## Exercise aim
In the records below, begin at the line that has "logic_synthesis,seq_area_frac_synth,42.3,%" and stop after the line that has "setup_path,critPathRequiredTime,0.98,ns"; quote those lines verbatim and nothing more.

------ Records provided

## src/rtl/stall_bus_pkg.sv

```systemverilog
// Shared types and constants for the dual-lane stall bus endpoint.
package stall_bus_pkg;

  localparam int BUS_DATA_W = 8;

  typedef struct packed {
    logic [BUS_DATA_W-1:0] data;
    logic                  enable;
  } bus_t;

endpackage

```

## src/rtl/stall_bus_unit_enable_reg.sv

```systemverilog
// Registered non-zero flag for one lane; NEG_EDGE selects the clock edge it lives on.
import stall_bus_pkg::*;

module bus_enable_reg #(
  parameter int DATA_W   = BUS_DATA_W,
  parameter bit NEG_EDGE = 1'b0
) (
  input  logic              clk,
  input  logic              rst_n,
  input  logic [DATA_W-1:0] data_i,
  input  logic              stall_i,
  output logic              enable_o
);

  logic enable_q;
  logic enable_d;

  always_comb begin
    enable_d = enable_q;
    if (!stall_i) enable_d = |data_i;
  end

  // Only one of the two register flavours exists after elaboration.
  generate
    if (NEG_EDGE) begin : g_neg
      always_ff @(negedge clk) begin
        if (!rst_n) enable_q <= 1'b0;
        else        enable_q <= enable_d;
      end
    end else begin : g_pos
      always_ff @(posedge clk) begin
        if (!rst_n) enable_q <= 1'b0;
        else        enable_q <= enable_d;
      end
    end
  endgenerate

  assign enable_o = enable_q;

endmodule

```

## src/rtl/stall_bus_unit.sv

```systemverilog
// Dual-lane endpoint: lane A flag on the rising edge, lane B flag and the
// lane A capture register on the falling edge of the same clock.
import stall_bus_pkg::*;

module stall_bus_unit #(
  parameter int DATA_W = BUS_DATA_W
) (
  input  logic              clk,
  input  logic              rst_n,
  input  logic [DATA_W-1:0] a_data,
  input  logic [DATA_W-1:0] b_data,
  input  logic              stall,
  output logic              a_enable,
  output logic              b_enable,
  output logic [DATA_W-1:0] cap_data,
  output logic              cap_valid
);

  logic [DATA_W-1:0] cap_data_q;
  logic [DATA_W-1:0] cap_data_d;
  logic              cap_valid_q;
  logic              cap_valid_d;

  bus_enable_reg #(.DATA_W(DATA_W), .NEG_EDGE(1'b0)) u_lane_a (
    .clk      (clk),
    .rst_n    (rst_n),
    .data_i   (a_data),
    .stall_i  (stall),
    .enable_o (a_enable)
  );

  bus_enable_reg #(.DATA_W(DATA_W), .NEG_EDGE(1'b1)) u_lane_b (
    .clk      (clk),
    .rst_n    (rst_n),
    .data_i   (b_data),
    .stall_i  (stall),
    .enable_o (b_enable)
  );

  // a_enable here is the value registered at the preceding rising edge.
  always_comb begin
    cap_data_d  = cap_data_q;
    cap_valid_d = cap_valid_q;
    if (a_enable && !stall) begin
      cap_data_d  = a_data;
      cap_valid_d = 1'b1;
    end
  end

  always_ff @(negedge clk) begin
    if (!rst_n) begin
      cap_data_q  <= '0;
      cap_valid_q <= 1'b0;
    end else begin
      cap_data_q  <= cap_data_d;
      cap_valid_q <= cap_valid_d;
    end
  end

  assign cap_data  = cap_data_q;
  assign cap_valid = cap_valid_q;

endmodule

```

## config.mk

```make
export PLATFORM = sky130hd
export DESIGN_NAME = stall_bus_unit
export DESIGN_NICKNAME = d
export VERILOG_FILES = /design/src/rtl/stall_bus_pkg.sv /design/src/rtl/stall_bus_unit_enable_reg.sv /design/src/rtl/stall_bus_unit.sv
export SDC_FILE = /design/constraint.sdc
export NUM_CORES = 1
export LEC_CHECK = 0
export ABC_AREA = 1
export ABC_CLOCK_PERIOD_IN_PS = 1090
export BUFFER_PORTS_ARGS = -buffer_cell sky130_fd_sc_hd__buf_2
export CAP_MARGIN = 5
export CORE_UTILIZATION = 30
export CTS_CLUSTER_DIAMETER = 100
export DETAILED_ROUTE_END_ITERATION = 6
export GPL_ROUTABILITY_DRIVEN = 0
export HOLD_SLACK_MARGIN = 0.15
export SLEW_MARGIN = 20
export SYNTH_ARGS = -nofsm -noshare
export SYNTH_HDL_FRONTEND = slang
export SYNTH_HIERARCHICAL = 1
export SYNTH_SLANG_ARGS = --single-unit
```

## constraint.sdc

```tcl
create_clock -name clk -period 1.09 [get_ports clk]
set_input_delay 0.109 -clock clk [delete_from_list [all_inputs] [get_ports clk]]
set_output_delay 0.109 -clock clk [all_outputs]
set_load 0.05 [all_outputs]
```

==> run_results.csv, run 1 <==
group,metric,value,unit
sta,hold_violations,0,
cells_and_area,n_antenna_cell,0,
logic_synthesis,yosysTopAreaCell,"dfxtp_1",
clock_network,cts-buffers-inserted,3,
setup_path,worstSetupStartpointType,"flip-flop",
placed_design,dp.final_hpwl,962,um
cells_and_area,nets,149,
sta,worst_slew_pin_slew,0.301,ns
die,dieArea,0.00191,mm2
global_route,grt_pass1_vias,619,
setup_path,path_delay_family,"flip-flops",
placed_design,pre_cts_slack,-0.326,ns
setup_path,slowest_stage,"dfxtp_4",
die,io_pins,30,
global_route,antenna_found_initial,0,
placed_design,port_buffers,29,
clock_network,clk_latency,0.33,ns
sta,maxSlewViolCount,0,
setup_path,critPathCaptureType,"output port",
logic_synthesis,netlist.area_leader.share,42.3,%
global_route,use_met3,5.00,%
global_route,grt_use_total,17.2,%
logic_synthesis,seq_area_frac_synth,42.3,%
logic_synthesis,synth_top_flop_cell,"dfxtp_1",
global_route,grt_pass1_wl,2.33,mm
detailed_routing,via_per_inst,4.53,
setup_path,worst-path-buf-inv,1,
setup_path,path_class,"reg2out",
detailed_routing,vias,657,
detailed_routing,ant_nets,0,
setup_path,crit_start,"cap_valid",
flow_run,maxCapViolCount,0,
setup_path,worstReg2RegEnd,"cap_data[5]",
clock_network,clock-sinks,11,
cells_and_area,fillers,145,
setup_path,cp_slowest_stage_delay,0.35,ns
clock_network,h-tree-depth,1,
setup_path,cp_cell_sequence,"buf_8",
global_route,grt_max_degree,12,
detailed_routing,wire_per_inst,9.69,um
die,row_count,14,
global_route,grtUsageMet2,29.0,%
logic_synthesis,synth_edf_count,0,
pwr,power_density,1210,mW/mm2
setup_path,reg2reg_setup_slack,-0.21,ns
cells_and_area,synthToLayoutAreaGrowth,88.2,%
die,start_util,33.4,%
logic_synthesis,synthTopCellsByCount,"30 x nor2_1, 16 x inv_1, 11 x dfxtp_1, 10 x nand2_1, 10 x nand3_1",
setup_path,critPathRequiredTime,0.98,ns
run_status,violations,"DRC, setup timing",
clock_network,clkTransAtPathRegs,0.07,ns
detailed_routing,dr.pass1.iters,6,
setup_path,cp.depth,1,
pwr,ir_drop,0.719,mV
cells_and_area,multi_input_area,263,um2
setup_path,crit_arrival,1.36,ns
run_status,outcome,"finished with violations",
sta,skew,0.0618,ns
logic_synthesis,yosysWarnings,6,
setup_path,r2r_cells,4,
detailed_routing,drc_errors,3,
sta,slew_headroom,79.9,%
setup_path,endpoint,"cap_valid",
logic_synthesis,avgSynthCellArea,6.27,um2
logic_synthesis,async_flop_share,0,%
logic_synthesis,synth.distinct_cells,10,
cells_and_area,seq_area,262,um2
global_route,busiest_layer,"met2",
logic_synthesis,synth-seq-cells,11,
die,die_w,43.7,um
detailed_routing,finalWirelength,1.41,mm
die,coreArea,0.00156,mm2
logic_synthesis,synth.most_common_cell,"nor2_1",
die,die_h,43.7,um
pwr,power.leakage,0.000528,uW
sta,fin_tns_setup,-5.34,ns
sta,setup_violations,20,
logic_synthesis,synth_area_leaders,"dfxtp_1 42%, nor2_1 22%, inv_1 12%, nand3_1 9.6%, nand2_1 7.2%",
hold_path,hold_class,"in2reg",
detailed_routing,drt_iter0_markers,13,
cells_and_area,layout-drive-gt1-share,45.0,%
setup_path,crit_fanout,2,
logic_synthesis,syn_inst,83,
setup_path,r2r-start,"u_lane_a/enable_o",
sta,setup_ws,-0.375,ns
sta,rsz0062_at_grt,"yes",
logic_synthesis,synth_area,520,um2
global_route,overflow,0,
clock_network,cts_root_buf,"clkbuf_4",
global_route,grtUsageMet1,18.6,%
clock_network,clk_path_buf_depth,2,
clock_network,tritoncts,"yes",
logic_synthesis,syn_nets,102,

------------

## Answer to this exercise
logic_synthesis,seq_area_frac_synth,42.3,%
logic_synthesis,synth_top_flop_cell,"dfxtp_1",
global_route,grt_pass1_wl,2.33,mm
detailed_routing,via_per_inst,4.53,
setup_path,worst-path-buf-inv,1,
setup_path,path_class,"reg2out",
detailed_routing,vias,657,
detailed_routing,ant_nets,0,
setup_path,crit_start,"cap_valid",
flow_run,maxCapViolCount,0,
setup_path,worstReg2RegEnd,"cap_data[5]",
clock_network,clock-sinks,11,
cells_and_area,fillers,145,
setup_path,cp_slowest_stage_delay,0.35,ns
clock_network,h-tree-depth,1,
setup_path,cp_cell_sequence,"buf_8",
global_route,grt_max_degree,12,
detailed_routing,wire_per_inst,9.69,um
die,row_count,14,
global_route,grtUsageMet2,29.0,%
logic_synthesis,synth_edf_count,0,
pwr,power_density,1210,mW/mm2
setup_path,reg2reg_setup_slack,-0.21,ns
cells_and_area,synthToLayoutAreaGrowth,88.2,%
die,start_util,33.4,%
logic_synthesis,synthTopCellsByCount,"30 x nor2_1, 16 x inv_1, 11 x dfxtp_1, 10 x nand2_1, 10 x nand3_1",
setup_path,critPathRequiredTime,0.98,ns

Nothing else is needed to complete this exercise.